*** THE INPUT Section Begins ***

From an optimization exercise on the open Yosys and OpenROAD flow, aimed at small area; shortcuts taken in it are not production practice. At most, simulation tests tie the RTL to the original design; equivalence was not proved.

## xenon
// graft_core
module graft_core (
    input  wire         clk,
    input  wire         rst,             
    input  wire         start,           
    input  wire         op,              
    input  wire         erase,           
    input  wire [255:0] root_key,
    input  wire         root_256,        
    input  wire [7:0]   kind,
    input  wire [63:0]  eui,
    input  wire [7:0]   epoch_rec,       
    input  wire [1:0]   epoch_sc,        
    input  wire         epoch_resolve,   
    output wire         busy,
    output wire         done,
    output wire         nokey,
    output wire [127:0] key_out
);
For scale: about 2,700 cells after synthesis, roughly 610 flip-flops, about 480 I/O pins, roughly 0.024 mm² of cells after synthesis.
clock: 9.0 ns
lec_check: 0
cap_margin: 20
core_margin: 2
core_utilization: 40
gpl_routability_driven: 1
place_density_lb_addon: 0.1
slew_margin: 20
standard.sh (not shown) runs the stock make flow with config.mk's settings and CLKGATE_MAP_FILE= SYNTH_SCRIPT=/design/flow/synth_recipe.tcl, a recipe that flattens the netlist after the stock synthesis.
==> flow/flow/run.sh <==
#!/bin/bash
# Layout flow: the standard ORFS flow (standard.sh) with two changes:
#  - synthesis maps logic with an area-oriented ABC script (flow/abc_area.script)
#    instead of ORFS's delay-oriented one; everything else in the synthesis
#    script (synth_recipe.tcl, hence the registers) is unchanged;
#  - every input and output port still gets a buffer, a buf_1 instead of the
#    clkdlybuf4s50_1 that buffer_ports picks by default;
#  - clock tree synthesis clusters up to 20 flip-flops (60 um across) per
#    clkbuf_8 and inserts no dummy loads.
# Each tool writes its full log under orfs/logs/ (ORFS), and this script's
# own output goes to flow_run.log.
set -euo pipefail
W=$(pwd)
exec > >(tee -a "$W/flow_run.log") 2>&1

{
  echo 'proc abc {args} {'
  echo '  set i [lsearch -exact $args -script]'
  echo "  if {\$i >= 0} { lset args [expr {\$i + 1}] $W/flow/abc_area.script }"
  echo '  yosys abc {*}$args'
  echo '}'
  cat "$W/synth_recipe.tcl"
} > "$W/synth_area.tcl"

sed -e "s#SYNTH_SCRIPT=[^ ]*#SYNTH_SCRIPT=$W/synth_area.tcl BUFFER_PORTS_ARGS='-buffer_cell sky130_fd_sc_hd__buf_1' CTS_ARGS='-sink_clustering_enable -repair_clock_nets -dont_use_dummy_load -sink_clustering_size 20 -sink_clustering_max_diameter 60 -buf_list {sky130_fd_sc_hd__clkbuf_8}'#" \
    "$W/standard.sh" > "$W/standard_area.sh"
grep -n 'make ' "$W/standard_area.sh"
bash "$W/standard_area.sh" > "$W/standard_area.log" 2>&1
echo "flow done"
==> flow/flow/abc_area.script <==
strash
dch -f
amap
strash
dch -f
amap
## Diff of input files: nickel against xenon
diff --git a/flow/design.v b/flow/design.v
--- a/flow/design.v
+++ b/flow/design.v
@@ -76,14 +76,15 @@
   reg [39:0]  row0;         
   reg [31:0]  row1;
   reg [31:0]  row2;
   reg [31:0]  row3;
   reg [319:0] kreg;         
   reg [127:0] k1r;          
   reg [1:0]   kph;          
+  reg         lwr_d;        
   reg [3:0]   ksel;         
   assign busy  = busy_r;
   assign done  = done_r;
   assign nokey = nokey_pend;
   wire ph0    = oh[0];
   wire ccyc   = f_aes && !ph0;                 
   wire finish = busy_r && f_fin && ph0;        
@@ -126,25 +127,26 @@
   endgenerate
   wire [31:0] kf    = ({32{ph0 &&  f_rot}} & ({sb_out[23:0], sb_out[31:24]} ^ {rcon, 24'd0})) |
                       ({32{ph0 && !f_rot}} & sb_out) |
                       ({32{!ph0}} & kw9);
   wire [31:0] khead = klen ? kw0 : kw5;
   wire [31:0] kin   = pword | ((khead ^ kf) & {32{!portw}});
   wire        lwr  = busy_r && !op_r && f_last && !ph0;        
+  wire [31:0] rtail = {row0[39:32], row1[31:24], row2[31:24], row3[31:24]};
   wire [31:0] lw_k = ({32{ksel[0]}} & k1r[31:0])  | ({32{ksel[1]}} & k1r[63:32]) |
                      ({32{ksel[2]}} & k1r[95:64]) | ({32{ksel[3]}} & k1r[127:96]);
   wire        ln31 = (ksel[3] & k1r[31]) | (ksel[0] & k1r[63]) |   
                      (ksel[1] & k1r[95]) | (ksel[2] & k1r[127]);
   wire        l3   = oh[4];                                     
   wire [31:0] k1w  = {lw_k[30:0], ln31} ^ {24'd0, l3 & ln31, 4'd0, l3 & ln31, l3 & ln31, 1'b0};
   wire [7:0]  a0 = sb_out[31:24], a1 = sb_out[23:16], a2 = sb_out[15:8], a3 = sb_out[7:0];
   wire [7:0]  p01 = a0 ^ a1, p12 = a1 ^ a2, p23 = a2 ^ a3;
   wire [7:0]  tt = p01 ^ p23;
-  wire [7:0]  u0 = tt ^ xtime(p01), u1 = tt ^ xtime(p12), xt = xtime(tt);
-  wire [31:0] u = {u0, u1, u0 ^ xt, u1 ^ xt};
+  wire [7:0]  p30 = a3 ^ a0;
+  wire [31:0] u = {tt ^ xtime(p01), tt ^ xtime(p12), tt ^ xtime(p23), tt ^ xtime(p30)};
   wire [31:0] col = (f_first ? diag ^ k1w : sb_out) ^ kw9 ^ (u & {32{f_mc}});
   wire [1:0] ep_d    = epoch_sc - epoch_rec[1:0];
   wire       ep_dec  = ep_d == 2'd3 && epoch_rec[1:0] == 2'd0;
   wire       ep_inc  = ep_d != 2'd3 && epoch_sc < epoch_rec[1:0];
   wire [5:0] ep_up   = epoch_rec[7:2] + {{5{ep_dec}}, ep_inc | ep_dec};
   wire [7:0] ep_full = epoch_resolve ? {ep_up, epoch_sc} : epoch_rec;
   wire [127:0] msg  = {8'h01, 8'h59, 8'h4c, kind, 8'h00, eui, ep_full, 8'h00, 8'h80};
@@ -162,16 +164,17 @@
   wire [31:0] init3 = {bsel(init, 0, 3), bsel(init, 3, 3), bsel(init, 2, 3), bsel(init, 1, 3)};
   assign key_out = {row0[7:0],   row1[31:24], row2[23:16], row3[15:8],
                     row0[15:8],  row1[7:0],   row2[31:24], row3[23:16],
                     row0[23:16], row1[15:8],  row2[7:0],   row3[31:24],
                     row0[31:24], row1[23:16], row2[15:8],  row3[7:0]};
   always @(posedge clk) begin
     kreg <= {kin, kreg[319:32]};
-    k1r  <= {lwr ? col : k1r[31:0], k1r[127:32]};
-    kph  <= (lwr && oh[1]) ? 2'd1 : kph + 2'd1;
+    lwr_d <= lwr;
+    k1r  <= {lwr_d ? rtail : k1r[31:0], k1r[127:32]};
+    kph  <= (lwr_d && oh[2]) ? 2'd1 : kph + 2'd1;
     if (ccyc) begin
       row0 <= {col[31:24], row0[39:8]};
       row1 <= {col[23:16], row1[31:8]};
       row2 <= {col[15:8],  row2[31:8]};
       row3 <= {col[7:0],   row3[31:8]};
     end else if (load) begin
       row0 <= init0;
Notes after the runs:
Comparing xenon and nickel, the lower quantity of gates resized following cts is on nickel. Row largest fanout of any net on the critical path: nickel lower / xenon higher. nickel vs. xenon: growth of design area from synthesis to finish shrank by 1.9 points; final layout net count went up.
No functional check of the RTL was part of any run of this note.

*** THE INPUT Section Ends ***

WHAT TO WORK ON:
Restate the material above exactly, leaving nothing out.

OUTPUT BELOW:
From an optimization exercise on the open Yosys and OpenROAD flow, aimed at small area; shortcuts taken in it are not production practice. At most, simulation tests tie the RTL to the original design; equivalence was not proved.

## xenon
// graft_core
module graft_core (
    input  wire         clk,
    input  wire         rst,             
    input  wire         start,           
    input  wire         op,              
    input  wire         erase,           
    input  wire [255:0] root_key,
    input  wire         root_256,        
    input  wire [7:0]   kind,
    input  wire [63:0]  eui,
    input  wire [7:0]   epoch_rec,       
    input  wire [1:0]   epoch_sc,        
    input  wire         epoch_resolve,   
    output wire         busy,
    output wire         done,
    output wire         nokey,
    output wire [127:0] key_out
);
For scale: about 2,700 cells after synthesis, roughly 610 flip-flops, about 480 I/O pins, roughly 0.024 mm² of cells after synthesis.
clock: 9.0 ns
lec_check: 0
cap_margin: 20
core_margin: 2
core_utilization: 40
gpl_routability_driven: 1
place_density_lb_addon: 0.1
slew_margin: 20
standard.sh (not shown) runs the stock make flow with config.mk's settings and CLKGATE_MAP_FILE= SYNTH_SCRIPT=/design/flow/synth_recipe.tcl, a recipe that flattens the netlist after the stock synthesis.
==> flow/flow/run.sh <==
#!/bin/bash
# Layout flow: the standard ORFS flow (standard.sh) with two changes:
#  - synthesis maps logic with an area-oriented ABC script (flow/abc_area.script)
#    instead of ORFS's delay-oriented one; everything else in the synthesis
#    script (synth_recipe.tcl, hence the registers) is unchanged;
#  - every input and output port still gets a buffer, a buf_1 instead of the
#    clkdlybuf4s50_1 that buffer_ports picks by default;
#  - clock tree synthesis clusters up to 20 flip-flops (60 um across) per
#    clkbuf_8 and inserts no dummy loads.
# Each tool writes its full log under orfs/logs/ (ORFS), and this script's
# own output goes to flow_run.log.
set -euo pipefail
W=$(pwd)
exec > >(tee -a "$W/flow_run.log") 2>&1

{
  echo 'proc abc {args} {'
  echo '  set i [lsearch -exact $args -script]'
  echo "  if {\$i >= 0} { lset args [expr {\$i + 1}] $W/flow/abc_area.script }"
  echo '  yosys abc {*}$args'
  echo '}'
  cat "$W/synth_recipe.tcl"
} > "$W/synth_area.tcl"

sed -e "s#SYNTH_SCRIPT=[^ ]*#SYNTH_SCRIPT=$W/synth_area.tcl BUFFER_PORTS_ARGS='-buffer_cell sky130_fd_sc_hd__buf_1' CTS_ARGS='-sink_clustering_enable -repair_clock_nets -dont_use_dummy_load -sink_clustering_size 20 -sink_clustering_max_diameter 60 -buf_list {sky130_fd_sc_hd__clkbuf_8}'#" \
    "$W/standard.sh" > "$W/standard_area.sh"
grep -n 'make ' "$W/standard_area.sh"
bash "$W/standard_area.sh" > "$W/standard_area.log" 2>&1
echo "flow done"
==> flow/flow/abc_area.script <==
strash
dch -f
amap
strash
dch -f
amap
## Diff of input files: nickel against xenon
diff --git a/flow/design.v b/flow/design.v
--- a/flow/design.v
+++ b/flow/design.v
@@ -76,14 +76,15 @@
   reg [39:0]  row0;         
   reg [31:0]  row1;
   reg [31:0]  row2;
   reg [31:0]  row3;
   reg [319:0] kreg;         
   reg [127:0] k1r;          
   reg [1:0]   kph;          
+  reg         lwr_d;        
   reg [3:0]   ksel;         
   assign busy  = busy_r;
   assign done  = done_r;
   assign nokey = nokey_pend;
   wire ph0    = oh[0];
   wire ccyc   = f_aes && !ph0;                 
   wire finish = busy_r && f_fin && ph0;        
@@ -126,25 +127,26 @@
   endgenerate
   wire [31:0] kf    = ({32{ph0 &&  f_rot}} & ({sb_out[23:0], sb_out[31:24]} ^ {rcon, 24'd0})) |
                       ({32{ph0 && !f_rot}} & sb_out) |
                       ({32{!ph0}} & kw9);
   wire [31:0] khead = klen ? kw0 : kw5;
   wire [31:0] kin   = pword | ((khead ^ kf) & {32{!portw}});
   wire        lwr  = busy_r && !op_r && f_last && !ph0;        
+  wire [31:0] rtail = {row0[39:32], row1[31:24], row2[31:24], row3[31:24]};
   wire [31:0] lw_k = ({32{ksel[0]}} & k1r[31:0])  | ({32{ksel[1]}} & k1r[63:32]) |
                      ({32{ksel[2]}} & k1r[95:64]) | ({32{ksel[3]}} & k1r[127:96]);
   wire        ln31 = (ksel[3] & k1r[31]) | (ksel[0] & k1r[63]) |   
                      (ksel[1] & k1r[95]) | (ksel[2] & k1r[127]);
   wire        l3   = oh[4];                                     
   wire [31:0] k1w  = {lw_k[30:0], ln31} ^ {24'd0, l3 & ln31, 4'd0, l3 & ln31, l3 & ln31, 1'b0};
   wire [7:0]  a0 = sb_out[31:24], a1 = sb_out[23:16], a2 = sb_out[15:8], a3 = sb_out[7:0];
   wire [7:0]  p01 = a0 ^ a1, p12 = a1 ^ a2, p23 = a2 ^ a3;
   wire [7:0]  tt = p01 ^ p23;
-  wire [7:0]  u0 = tt ^ xtime(p01), u1 = tt ^ xtime(p12), xt = xtime(tt);
-  wire [31:0] u = {u0, u1, u0 ^ xt, u1 ^ xt};
+  wire [7:0]  p30 = a3 ^ a0;
+  wire [31:0] u = {tt ^ xtime(p01), tt ^ xtime(p12), tt ^ xtime(p23), tt ^ xtime(p30)};
   wire [31:0] col = (f_first ? diag ^ k1w : sb_out) ^ kw9 ^ (u & {32{f_mc}});
   wire [1:0] ep_d    = epoch_sc - epoch_rec[1:0];
   wire       ep_dec  = ep_d == 2'd3 && epoch_rec[1:0] == 2'd0;
   wire       ep_inc  = ep_d != 2'd3 && epoch_sc < epoch_rec[1:0];
   wire [5:0] ep_up   = epoch_rec[7:2] + {{5{ep_dec}}, ep_inc | ep_dec};
   wire [7:0] ep_full = epoch_resolve ? {ep_up, epoch_sc} : epoch_rec;
   wire [127:0] msg  = {8'h01, 8'h59, 8'h4c, kind, 8'h00, eui, ep_full, 8'h00, 8'h80};
@@ -162,16 +164,17 @@
   wire [31:0] init3 = {bsel(init, 0, 3), bsel(init, 3, 3), bsel(init, 2, 3), bsel(init, 1, 3)};
   assign key_out = {row0[7:0],   row1[31:24], row2[23:16], row3[15:8],
                     row0[15:8],  row1[7:0],   row2[31:24], row3[23:16],
                     row0[23:16], row1[15:8],  row2[7:0],   row3[31:24],
                     row0[31:24], row1[23:16], row2[15:8],  row3[7:0]};
   always @(posedge clk) begin
     kreg <= {kin, kreg[319:32]};
-    k1r  <= {lwr ? col : k1r[31:0], k1r[127:32]};
-    kph  <= (lwr && oh[1]) ? 2'd1 : kph + 2'd1;
+    lwr_d <= lwr;
+    k1r  <= {lwr_d ? rtail : k1r[31:0], k1r[127:32]};
+    kph  <= (lwr_d && oh[2]) ? 2'd1 : kph + 2'd1;
     if (ccyc) begin
       row0 <= {col[31:24], row0[39:8]};
       row1 <= {col[23:16], row1[31:8]};
       row2 <= {col[15:8],  row2[31:8]};
       row3 <= {col[7:0],   row3[31:8]};
     end else if (load) begin
       row0 <= init0;
Notes after the runs:
Comparing xenon and nickel, the lower quantity of gates resized following cts is on nickel. Row largest fanout of any net on the critical path: nickel lower / xenon higher. nickel vs. xenon: growth of design area from synthesis to finish shrank by 1.9 points; final layout net count went up.
No functional check of the RTL was part of any run of this note.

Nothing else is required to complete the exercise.